--- src/rfoc_defines.svh ---
`ifndef RFOC_DEFINES_SVH
`define RFOC_DEFINES_SVH

`define RFOC_ADDR_CONTROL 32'h0000_0000
`define RFOC_ADDR_SOURCES 32'h0000_0004
`define RFOC_CONTROL_RESET 32'h0000_0000
`define RFOC_DIV_HI 30
`define RFOC_DIV_LO 16
`define RFOC_BIT_ON 15
`define RFOC_BIT_STOP_IN_IDLE 13
`define RFOC_BIT_OE 12
`define RFOC_BIT_RUN_IN_SLEEP 11
`define RFOC_BIT_SWITCH 9
`define RFOC_BIT_ACTIVE 8
`define RFOC_SEL_HI 3
`define RFOC_SEL_LO 0
`define RFOC_WRITE_MASK 32'h7fff_ba0f
`define RFOC_SEL_IGNORE_RUN_IN_SLEEP_A 4'h0
`define RFOC_SEL_IGNORE_RUN_IN_SLEEP_B 4'h1

`endif

--- src/rfoc_pkg.sv ---
package rfoc_pkg;
  typedef struct packed {
    logic [14:0] divider;
    logic [3:0] source;
  } rfoc_setting_s;

  typedef struct packed {
    logic cyc;
    logic stb;
    logic we;
    logic [31:0] adr;
    logic [3:0] sel;
    logic [31:0] dat;
  } rfoc_wb_req_s;

  typedef enum logic [1:0] {
    RFOC_IDLE,
    RFOC_SWITCH
  } rfoc_state_e;
endpackage

--- src/rfoc_top.sv ---
`timescale 1ns/10ps
`include "rfoc_defines.svh"

module rfoc_top (
  input wire logic clk_i,
  input wire logic rst_i,
  input wire logic wb_cyc_i,
  input wire logic wb_stb_i,
  input wire logic wb_we_i,
  input wire logic [31:0] wb_adr_i,
  input wire logic [3:0] wb_sel_i,
  input wire logic [31:0] wb_dat_i,
  output logic [31:0] wb_dat_o,
  output logic wb_ack_o,
  output logic wb_err_o,
  input wire logic [15:0] src_clk_i,
  input wire logic idle_mode_i,
  input wire logic sleep_mode_i,
  input wire logic clk_request_i,
  output logic ref_clock_out_pin_o,
  output logic ref_clock_out_pin_oe_o,
  output logic ref_clock_o
);
  logic [31:0] ctrl;
  logic [31:0] next_ctrl;
  rfoc_pkg::rfoc_setting_s live;
  rfoc_pkg::rfoc_setting_s next_live;
  rfoc_pkg::rfoc_state_e state;
  rfoc_pkg::rfoc_state_e next_state;
  logic [31:0] rdata;
  logic [31:0] next_rdata;
  logic ack;
  logic next_ack;
  logic err;
  logic next_err;
  logic [15:0] src_meta;
  logic [15:0] src_sync;
  logic [15:0] src_prev;
  logic [2:0] mode_meta;
  logic [2:0] mode_sync;
  logic [14:0] div_cnt;
  logic [14:0] next_div_cnt;
  logic clk_q;
  logic next_clk_q;
  logic pin_q;
  logic next_pin_q;
  logic pin_oe_q;
  logic next_pin_oe_q;
  rfoc_pkg::rfoc_wb_req_s req;

  function automatic logic [31:0] lane_merge(input logic [31:0] old, input logic [31:0] wd, input logic [3:0] sel);
    logic [31:0] r;
    r = old;
    for (int i = 0; i < 4; i++) begin
      if (sel[i]) begin
        r[i*8 +: 8] = wd[i*8 +: 8];
      end
    end
    return r;
  endfunction

  assign req = '{cyc: wb_cyc_i, stb: wb_stb_i, we: wb_we_i, adr: wb_adr_i, sel: wb_sel_i, dat: wb_dat_i};

  // Source clocks and power mode come from outside
  always_ff @(posedge clk_i) begin
    src_meta <= src_clk_i;
    src_sync <= src_meta;
    src_prev <= src_sync;
    mode_meta <= {clk_request_i, sleep_mode_i, idle_mode_i};
    mode_sync <= mode_meta;
  end

  logic enabled;
  logic halted;
  logic run_in_sleep_used;
  logic src_rise;
  logic strobe;
  logic [31:0] merged;
  logic sw_hold;

  always_comb begin
    enabled = ctrl[`RFOC_BIT_ON];
    run_in_sleep_used = live.source != `RFOC_SEL_IGNORE_RUN_IN_SLEEP_A && live.source != `RFOC_SEL_IGNORE_RUN_IN_SLEEP_B;
    halted = (mode_sync[0] && ctrl[`RFOC_BIT_STOP_IN_IDLE])
      || (mode_sync[1] && !(ctrl[`RFOC_BIT_RUN_IN_SLEEP] && run_in_sleep_used));
    src_rise = src_sync[live.source] && !src_prev[live.source];
    strobe = req.cyc && req.stb && !ack && !err;
    merged = lane_merge(ctrl, req.dat, req.sel);
  end

  // Register bus and control register
  always_comb begin
    next_ctrl = ctrl;
    next_live = live;
    next_state = state;
    next_ack = 1'b0;
    next_err = 1'b0;
    next_rdata = 32'h0000_0000;
    if (state == rfoc_pkg::RFOC_SWITCH) begin
      // Apply on a divider boundary so no runt pulse
      if (!enabled || div_cnt == 15'h0000) begin
        next_live.divider = ctrl[`RFOC_DIV_HI:`RFOC_DIV_LO];
        next_live.source = ctrl[`RFOC_SEL_HI:`RFOC_SEL_LO];
        next_ctrl[`RFOC_BIT_SWITCH] = 1'b0;
        next_state = rfoc_pkg::RFOC_IDLE;
      end
    end
    if (!enabled) begin
      next_live.divider = ctrl[`RFOC_DIV_HI:`RFOC_DIV_LO];
      next_live.source = ctrl[`RFOC_SEL_HI:`RFOC_SEL_LO];
    end
    next_ctrl[`RFOC_BIT_ACTIVE] = mode_sync[2] && enabled;
    // Switch bit after any hardware clear of this cycle
    sw_hold = next_ctrl[`RFOC_BIT_SWITCH];
    if (strobe) begin
      next_ack = 1'b1;
      case (req.adr)
        `RFOC_ADDR_CONTROL: begin
          next_rdata = ctrl;
          if (req.we) begin
            next_ctrl = (merged & `RFOC_WRITE_MASK) | (next_ctrl & ~`RFOC_WRITE_MASK);
            // Software can set the switch but not clear it
            next_ctrl[`RFOC_BIT_SWITCH] = (req.sel[1] && req.dat[`RFOC_BIT_SWITCH]) || sw_hold;
            next_ctrl[`RFOC_BIT_ACTIVE] = mode_sync[2] && enabled;
            if (req.sel[1] && req.dat[`RFOC_BIT_SWITCH]) begin
              next_state = rfoc_pkg::RFOC_SWITCH;
            end
          end
        end
        `RFOC_ADDR_SOURCES: begin
          next_rdata = {16'h0000, src_sync};
        end
        default: begin
          next_ack = 1'b0;
          next_err = 1'b1;
        end
      endcase
    end
  end

  always_ff @(posedge clk_i) begin
    if (rst_i) begin
      ctrl <= `RFOC_CONTROL_RESET;
      live <= '0;
      state <= rfoc_pkg::RFOC_IDLE;
      ack <= 1'b0;
      err <= 1'b0;
      rdata <= 32'h0000_0000;
    end else begin
      ctrl <= next_ctrl;
      live <= next_live;
      state <= next_state;
      ack <= next_ack;
      err <= next_err;
      rdata <= next_rdata;
    end
  end

  // Divider: zero passes source through, N toggles every N edges
  always_comb begin
    next_div_cnt = div_cnt;
    next_clk_q = clk_q;
    if (!enabled) begin
      next_div_cnt = 15'h0000;
      next_clk_q = 1'b0;
    end else if (!halted && live.divider == 15'h0000) begin
      next_clk_q = src_sync[live.source];
    end else if (!halted && src_rise) begin
      if (div_cnt + 15'h0001 >= live.divider) begin
        next_div_cnt = 15'h0000;
        next_clk_q = !clk_q;
      end else begin
        next_div_cnt = div_cnt + 15'h0001;
      end
    end
    next_pin_oe_q = enabled && ctrl[`RFOC_BIT_OE];
    next_pin_q = next_pin_oe_q && next_clk_q;
  end

  always_ff @(posedge clk_i) begin
    if (rst_i) begin
      div_cnt <= 15'h0000;
      clk_q <= 1'b0;
      pin_q <= 1'b0;
      pin_oe_q <= 1'b0;
    end else begin
      div_cnt <= next_div_cnt;
      clk_q <= next_clk_q;
      pin_q <= next_pin_q;
      pin_oe_q <= next_pin_oe_q;
    end
  end

  assign wb_dat_o = rdata;
  assign wb_ack_o = ack;
  assign wb_err_o = err;
  assign ref_clock_o = clk_q;
  assign ref_clock_out_pin_o = pin_q;
  assign ref_clock_out_pin_oe_o = pin_oe_q;
endmodule

--- config.mk ---
export PLATFORM = sky130hd
export DESIGN_NAME = rfoc_top
export DESIGN_NICKNAME = d
export VERILOG_FILES = /design/src/rfoc_pkg.sv /design/src/rfoc_top.sv
export VERILOG_INCLUDE_DIRS = /design/src /design/src/src
export SDC_FILE = /design/constraint.sdc
export NUM_CORES = 1
export LEC_CHECK = 0
export BUFFER_PORTS_ARGS = -buffer_cell sky130_fd_sc_hd__buf_2
export CAP_MARGIN = 40
export CORE_MARGIN = 1
export CORE_UTILIZATION = 45
export DETAILED_ROUTE_END_ITERATION = 8
export GPL_ROUTABILITY_DRIVEN = 0
export PLACE_DENSITY = 0.69
export SLEW_MARGIN = 20
export SYNTH_ARGS = -nofsm -noshare
export SYNTH_HDL_FRONTEND = slang
export SYNTH_SLANG_ARGS = --single-unit
export TNS_END_PERCENT = 100
--- constraint.sdc ---
create_clock -name clk_i -period 3.35 [get_ports clk_i]
set_clock_uncertainty 0.2 [all_clocks]
set_input_delay 0.67 -clock clk_i [delete_from_list [all_inputs] [get_ports clk_i]]
set_output_delay 0.67 -clock clk_i [all_outputs]
set_load 0.02 [all_outputs]
==> results of run 1 <==
-- cell usage after synthesis, drive strengths merged (4+ instances only) --
master  instances  area (um2)
dfxtp         152        3043
nor2           83       311.6
mux2i          51       510.5
a21oi          35       175.2
and2           28       175.2
inv            21       78.83
nand2          21       78.83
ha             17       212.7
nand3          16       80.08
nor4           15       93.84
buf            14       86.32
clkbuf         13       48.80
nand4          11       68.82
nor3            8       40.04
o21ai           7       35.03
xnor2           7       61.31
o22ai           6       37.54
xor2            6       52.55
nand2b          4       25.02
-- registers in the layout, summed over array words and instances (netlist names) --
signal / flops
wb_err_o: 1
mode_meta: 3
src_prev: 16
ref_clock_out_pin_o: 1
src_sync: 16
ref_clock_o: 1
wb_dat_o: 32
div_cnt: 15
ctrl: 25
live: 19
state: 2
wb_ack_o: 1
mode_sync: 3
ref_clock_out_pin_oe_o: 1
src_meta: 16
-- critical path: stages (launching register included) --
cell	delay (ps)
dfxtp_1	480
nand4_1	260
or3_4	440
nor2_1	160
xnor2_1	110
ha_1	300
nand4_1	160
nor2_2	230
a21o_1	220
a21boi_0	150
o311a_1	350
-- per-stage QoR --
stage | util, % | std cells | cell area [um2]
global placement | 52.11 | 801 | 6260
finish | 57.18 | 833 | 6868
global route | 57.18 | 833 | 6868
CTS | 56.99 | 833 | 6845
floorplan | - | 553 | 5547
detailed placement | 52.11 | 801 | 6260
-- timing repair --
action	CTS	global route
hold buffers	0	0
gates resized for setup	0	7
setup endpoints to repair	0	17
endpoints found under the hold margin	0	0
setup buffers	0	0
-- final cells by class --
class | count | area share [%]
clock buffer | 19 | 6.449
clock inverter | 13 | 2.077
inverter | 21 | 1.148
multi-input combinational | 353 | 33.70
sequential | 152 | 44.32
tap | 147 | 2.678
timing repair buffer | 128 | 9.619
-- cell families after synthesis --
kind of cell             count (synthesis)  share of synthesized area (%)
AO/OA/AOI/OAI                           67                          7.354
XOR/XNOR                                13                          2.053
adder cells (fa/ha/maj)                 17                          3.835
buffers and inverters                   48                          3.857
flip-flops                             152                          54.86
multiplexers                            53                          9.881
other                                    1                        0.06761
AND/OR/NAND/NOR                        202                          18.09
-- per-layer routing --
layer | up-vias | part of all wire (%)
met1 | 1973 | 43
li1 | 2134 | -
met5 | - | 0
met3 | 21 | 4.1
met2 | 114 | 52
met4 | 0 | 1.7
-- worst min-delay path by stage --
stage	startpoint	end
4_1_cts	src_meta[13]	src_sync[13]
3_5_place_dp	src_meta[1]	src_sync[1]
3_3_place_gp	src_meta[6]	src_sync[6]
6_report	mode_meta[0]	mode_sync[0]
5_1_grt	src_meta[13]	src_sync[13]
2_1_floorplan	mode_meta[0]	mode_sync[0]
-- power groups by stage --
stage	Clock [mW]	Combinational, mW	Sequential, mW
6_report	1.88	0.0900	1.86
5_1_grt	2.00	0.0984	1.86
4_1_cts	1.91	0.0907	1.86
3_5_place_dp	0	0.0903	1.90
3_3_place_gp	0	0.0884	1.89
2_1_floorplan	0	0.0317	1.89
==> qor.yml, run 1 <==
flow.area_growth_from_synthesis_pct: 23.82
rr_endpoint: "ref_clock_out_pin_o"
dieHeight_um: 113.0
netSwitchingPower_mw: 0.8080
use_met3_pct: 5.731
async_flop_share_pct: 0
total_chip_power_mw: 3.822
cts_max_path_buffers: 2
timing.setup.critical_path_class: "flop to flop"
synth_cell_types: 50
cp-startpoint: "div_cnt[5]"
ios: 129
worst_ep_required_time_ps: 3460
syn-mean-instance-area_um2: 10.03
post_drt_wl_per_cell_um: 14.33
final_antenna_net_count: 0
netlist_area_mm2: 0.005547
via_per_inst: 5.092
place_hpwl_mm: 8.622
max_freq_ghz: 0.3162
postSynth.topFlopCell: "dfxtp_1"
tritoncts: "yes"
overall_routing_resource_usage_pct: 19.95
ys_ff_latch: 152
rr_startpoint: "div_cnt[5]"
grt_setup_unrepaired: "false"
grt_first_pass_wirelength_mm: 19.75
gr-usage-met2_pct: 35.54
timing.critical_path.to_type: "flop"
insertedDiodeCount: 0
fp.coreArea_mm2: 0.01201
period_minus_slack_ps: 3163
slew_headroom_pct: 49.14
synthesis.yosys.warnings: 0
power_report.internal_total_mw: 3.014
clk-insertion-delay-late_ps: 420
layout_worst_path_cycle_share_pct: 94.40
syn-instance-count: 553
cp-start-kind: "flop"
timing.reg2reg.worst_path_depth: 10
clock-root-buffer: "clkbuf_16"
number_of_failing_hold_endpoints_at_the_final_stage: 0
portion_of_total_power_attributed_to_combinational_logic_pct: 2.4
layout.cells.most_common: "dfxtp_1"
drt_iter0_drc: 177
critical_path_peak_fanout: 8
power_frac_clock_pct: 49.1
fillerInstances: 1044
final_layout_size_suffix_gt1_share_pct: 25.07
power.ir.vdd_worst_v: 0.0004286
routed-via-count: 4242
grt_overflow_total: 0
placement.setup.worst_slack_ps: 73.98
status: "finished clean"
cap_violations: 0
final_max_slew_viol_count: 0
worst-r2r-setup-slack_ps: 190
rows: 40
timing.final.setup_violations: 0
globalRouteMet1Util_pct: 22.26
cts-buffers-inserted: 17
p_seq_share_pct: 48.6
first_drt_pass_iteration_count: 5
switching_share_pct: 21.14
smallest_setup_slack_after_layout_ps: 187.5
total_leakage_power_nw: 2.896
io_buffers: 120
endpoint: "ref_clock_out_pin_o"
hold-path-cell-count: 0
layout_common_cells: "dfxtp_1, buf_2, nor2_1, mux2i_1, a21oi_1"
floorplan.initialDensity_pct: 46.18
syn-num-nets: 662
multi_input_area_mm2: 0.002315
die_area_mm2: 0.01277
pin_count_of_the_biggest_net_entering_global_routing: 35
top_usage_layer: "met2"
final_hold_slack_ps: 121.6
tns_ps: 0
nets: 782
final-seq-area_mm2: 0.003044
p_per_area_mw_per_mm2: 556.6
drc_violations_left: 0
worst-endpoint-arrival_ps: 3270
grt_pass1_vias: 4251
synth_edf_count: 0
hold_class: "flop to flop"
clk_pin_slew_worst_setup_hold_paths_ps: 60
cts.sink_count: 152
routed_wl_mm: 11.93
cts-htree-levels: 4
register_area_share_after_synthesis_pct: 54.86
grt_antenna_before_repair: 0
die_x_um: 113.0
tightestPinTransition_ps: 760.1
(Power assumes the default switching activity.)
==> run 2, diff against run 1 <==
- CELL_PAD_IN_SITES_DETAIL_PLACEMENT: unset -> 2
- CELL_PAD_IN_SITES_GLOBAL_PLACEMENT: unset -> 2
- CORE_UTILIZATION: 45 -> 33
- PLACE_DENSITY: 0.69 -> unset
- PLACE_DENSITY_LB_ADDON: unset -> 0.1
==> run 2 against run 1 <==
Effect of this change:
- sequential share of layout area shrank 1.3 points
- via count grew 3.7%
- register-to-register slack gained 40 ps
- core utilization shrank 14 points
- fmax grew 1.2%
- setup slack gained 38 ps
- hold slack gained 3.5 ps
- critical path type unchanged
- non-clock buffer count grew 8
- clock power grew 7%
- sequential power is essentially flat
- highest routed layer unchanged
- sequential cell count is the same
==> qor.yml, run 2 (same netlist as run 1, synthesis figures left out) <==
status: "finished clean"
detailed_place.area_mm2: 0.006411
fillerInstances: 1770
rows: 47
first_drt_pass_iteration_count: 6
cap_violations: 0
tritoncts: "yes"
layout.cells.most_common: "dfxtp_1"
slew_headroom_pct: 48.63
pin_count_of_the_biggest_net_entering_global_routing: 47
worst-endpoint-arrival_ps: 3240
final-seq-area_mm2: 0.003043
final_cell_area_mm2: 0.007074
hold_class: "flop to flop"
total_leakage_power_nw: 2.970
tightestPinTransition_ps: 770.5
cts-htree-levels: 4
via_per_inst: 4.812
clock-root-buffer: "clkbuf_16"
timing.setup.critical_path_class: "flop to flop"
ios: 129
flow.area_growth_from_synthesis_pct: 27.54
placement.setup.worst_slack_ps: -75.78
grt_overflow_total: 0
place_hpwl_mm: 11.57
cts_max_path_buffers: 2
die_area_mm2: 0.01733
layout_worst_path_cycle_share_pct: 93.27
dieHeight_um: 131.6
floorplan.initialDensity_pct: 33.57
cts_hold_buffers: 0
max_freq_ghz: 0.3200
period_minus_slack_ps: 3125
worst_ep_required_time_ps: 3470
drc_violations_left: 0
final_layout_size_suffix_gt1_share_pct: 26.08
grt_first_pass_wirelength_mm: 25.49
grt_setup_unrepaired: "false"
grt_pass1_vias: 4914
clk-insertion-delay-late_ps: 430
critical_path_peak_fanout: 5
nets: 790
final_antenna_net_count: 0
p_per_area_mw_per_mm2: 560.4
flip_flop_count_of_the_largest_register_all_copies_and_words_added: 32
cts_setup_buffers: 0
multi_input_area_mm2: 0.002332
io_buffers: 120
timing.critical_path.to_type: "flop"
die_x_um: 131.6
overall_routing_resource_usage_pct: 19.16
final_cells: 914
clk_pin_slew_worst_setup_hold_paths_ps: 70
routed_wl_mm: 15.85
final_max_slew_viol_count: 0
routed-via-count: 4398
layout_common_cells: "dfxtp_1, buf_2, nor2_1, mux2i_1, a21oi_1"
post_drt_wl_per_cell_um: 17.34
smallest_setup_slack_after_layout_ps: 225.3
cp-start-kind: "flop"
grt_antenna_before_repair: 0
total_chip_power_mw: 3.964
dp.cells: 882
cts.sink_count: 152
drt_iter0_drc: 137
cts-buffers-inserted: 17
power.ir.vdd_worst_v: 0.0003336
number_of_failing_hold_endpoints_at_the_final_stage: 0
insertedDiodeCount: 0
fp.coreArea_mm2: 0.01652
timing.final.setup_violations: 0
tns_ps: 0
==> run 2: worst max-delay path: stages (launching register included) <==
cell and delay [ps]:
dfxtp_1 440, nand2_1 160, or3_4 460, nor2_1 150
xnor2_1 110, ha_1 310, nand4_1 220, o21ai_2 280
a21o_1 190, a21boi_0 140, o311a_1 350
==> run 2: per-stage QoR <==
step	utilization, %	hold WS (ps)
detailed placement	38.80	113.6
global route	42.81	112.8
global placement	38.80	110.1
floorplan	-	109.6
finish	42.81	125.1
CTS	42.60	118.7
==> run 2: power breakdown <==
part           internal [mW]  switching, mW
clock network           1.14          0.868
logic                 0.0501         0.0434
registers               1.84         0.0158
==> run 2: metal layers <==
| layer | vias up | routed length [um] | track usage, % |
|---|---|---|---|
| met5 | - | 0 | 0 |
| met2 | 57 | 8904 | 36.74 |
| met1 | 2173 | 6351 | 20.20 |
| met3 | 18 | 332 | 3.588 |
| met4 | 0 | 264 | 8.075 |
| li1 | 2150 | - | - |
==> run 2: worst paths after layout <==
kind / start / endpoint / slack [ps] / cells after the start
worst max-delay path: div_cnt[1] / ref_clock_o / 230 / 10
worst min-delay path: src_meta[11] / src_sync[11] / 130 / 0
worst max register to register: div_cnt[1] / ref_clock_o / 230 / 10
worst min register to register: src_meta[11] / src_sync[11] / 130 / 0
==> run 2: area by class of cell <==
class	count	share of cell area, %
Clock buffer	17	6.013
Timing Repair Buffer	136	10.19
Tap cell	220	3.891
Clock inverter	15	2.812
Multi-Input combinational cell	353	32.97
Inverter	21	1.114
Sequential cell	152	43.01
==> run 2: repair_timing <==
action,CTS,global route
resized for setup,2,7
pin swaps,0,4
setup endpoints to repair,14,16
==> run 3, diff against run 2 <==
- CORE_UTILIZATION: 33 -> 35
- MAX_ROUTING_LAYER: unset -> met4
- SLEW_MARGIN: 20 -> unset
- clock period: 3.35 -> 4 ns (I/O delays scaled with it)
==> run 3 against run 2 <==
Effect of this change:
- routed wire length down 1.9%
- first-iteration DRC count is 21% lower
- sequential cell count stayed put
- largest power group is now registers
- critical path type unchanged
==> qor.yml, run 3 (same netlist as run 1, synthesis figures left out) <==
status: "finished clean"
cell_repeated_most_along_the_worst_path: "a21oi_1"
smallest_setup_slack_after_layout_ps: 462.8
hold_class: "flop to flop"
cp-startpoint: "div_cnt[0]"
cts.sink_count: 152
nets: 781
clock-root-buffer: "clkbuf_16"
timing.critical_path.depth: 12
first_drt_pass_iteration_count: 4
grt_pass1_vias: 4853
timing.final.setup_violations: 0
post_drt_wl_per_cell_um: 17.36
placement.setup.worst_slack_ps: 524.9
tns_ps: 0
place_hpwl_mm: 11.12
slew_headroom_pct: 53.66
tritoncts: "yes"
rr_endpoint: "div_cnt[3]"
die_x_um: 127.9
drc_violations_left: 0
via_per_inst: 4.906
fp.coreArea_mm2: 0.01531
worst_path_dominant_cell_family: "compound AO/OA/AOI/OAI gates"
final_antenna_net_count: 0
crit_chain: "ha_1 -> nand4_1 -> nor4_1 -> xor2_1 -> ha_1 -> a21oi_1 -> o21a_1 -> o21ai_0 -> a21oi_1 -> buf_4 -> nand3_1 -> a21oi_1"
worst-r2r-setup-slack_ps: 460
layout.cells.most_common: "dfxtp_1"
post_cts_sizing: 0
worst_ep_required_time_ps: 4140
grt_antenna_before_repair: 0
flow.area_growth_from_synthesis_pct: 24.32
power.ir.vdd_worst_v: 0.0002738
flip_flop_count_of_the_largest_register_all_copies_and_words_added: 32
cts_max_path_buffers: 2
max_freq_ghz: 0.2827
endpoint: "div_cnt[3]"
crit_slowest_cell: "dfxtp_1"
timing.critical_path.to_type: "flop"
grt_first_pass_wirelength_mm: 24.73
worst-endpoint-arrival_ps: 3670
final_layout_size_suffix_gt1_share_pct: 23.94
period_minus_slack_ps: 3537
cp-start-kind: "flop"
io_buffers: 120
insertedDiodeCount: 0
pin_count_of_the_biggest_net_entering_global_routing: 35
number_of_failing_hold_endpoints_at_the_final_stage: 0
cp.buffers_inverters: 1
layout_common_cells: "dfxtp_1, buf_2, nor2_1, mux2i_1, a21oi_1"
overall_routing_resource_usage_pct: 20.71
cts-buffers-inserted: 17
p_per_area_mw_per_mm2: 459.7
timing.reg2reg.worst_path_depth: 12
slowest_delay_ps: 470
drt_iter0_drc: 108
cts_hold_buffers: 0
routed_wl_mm: 15.55
cts_setup_buffers: 0
grt_overflow_total: 0
total_chip_power_mw: 3.170
layout_worst_path_cycle_share_pct: 88.43
critical_path_peak_fanout: 7
tightestPinTransition_ps: 695.1
grt_setup_unrepaired: "false"
final_max_slew_viol_count: 0
clk_pin_slew_worst_setup_hold_paths_ps: 60
clk-insertion-delay-late_ps: 420
utilization_pct: 45.02
floorplan.initialDensity_pct: 36.22
cap_violations: 0
rr_startpoint: "div_cnt[0]"
timing.setup.critical_path_class: "flop to flop"
die_area_mm2: 0.01635
total_leakage_power_nw: 2.884
dieHeight_um: 127.9
fillerInstances: 1657
cts-htree-levels: 4
ios: 129
routed-via-count: 4396
rows: 45
final_hold_slack_ps: 127.0
## run 3: changes by cell type in the layout (fill, tap and decap cells not counted), moves of 2 or more
cell      change
clkinv_4      +3
buf_4         -9
inv_8         -6
clkinv_8      -2
clkbuf_1      +2
## run 3: how the worst min path moves through the flow
stage	depth (start not counted)	from	endpoint	slack, ps
after floorplan	0	mode_meta[0]	mode_sync[0]	110
after global placement	0	src_meta[6]	src_sync[6]	110
after detailed placement	0	src_meta[4]	src_sync[4]	110
after CTS	0	src_meta[14]	src_sync[14]	130
after global routing	0	src_meta[7]	src_sync[7]	130
final	0	src_meta[5]	src_sync[5]	130
## run 3: layer usage
metal,track usage (%),share of wire [%],vias up
met4,9.343,2.5,0
met2,38.62,55,75
met1,20.69,41,2154
met3,4.215,2.1,30
met5,-,0,-
li1,-,-,2137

========

Your task: Would you output, unchanged, each line from the start of the records to the line that holds "logic [3:0] sel;", both included and nothing else?

Reply to the task:
--- src/rfoc_defines.svh ---
`ifndef RFOC_DEFINES_SVH
`define RFOC_DEFINES_SVH

`define RFOC_ADDR_CONTROL 32'h0000_0000
`define RFOC_ADDR_SOURCES 32'h0000_0004
`define RFOC_CONTROL_RESET 32'h0000_0000
`define RFOC_DIV_HI 30
`define RFOC_DIV_LO 16
`define RFOC_BIT_ON 15
`define RFOC_BIT_STOP_IN_IDLE 13
`define RFOC_BIT_OE 12
`define RFOC_BIT_RUN_IN_SLEEP 11
`define RFOC_BIT_SWITCH 9
`define RFOC_BIT_ACTIVE 8
`define RFOC_SEL_HI 3
`define RFOC_SEL_LO 0
`define RFOC_WRITE_MASK 32'h7fff_ba0f
`define RFOC_SEL_IGNORE_RUN_IN_SLEEP_A 4'h0
`define RFOC_SEL_IGNORE_RUN_IN_SLEEP_B 4'h1

`endif

--- src/rfoc_pkg.sv ---
package rfoc_pkg;
  typedef struct packed {
    logic [14:0] divider;
    logic [3:0] source;
  } rfoc_setting_s;

  typedef struct packed {
    logic cyc;
    logic stb;
    logic we;
    logic [31:0] adr;
    logic [3:0] sel;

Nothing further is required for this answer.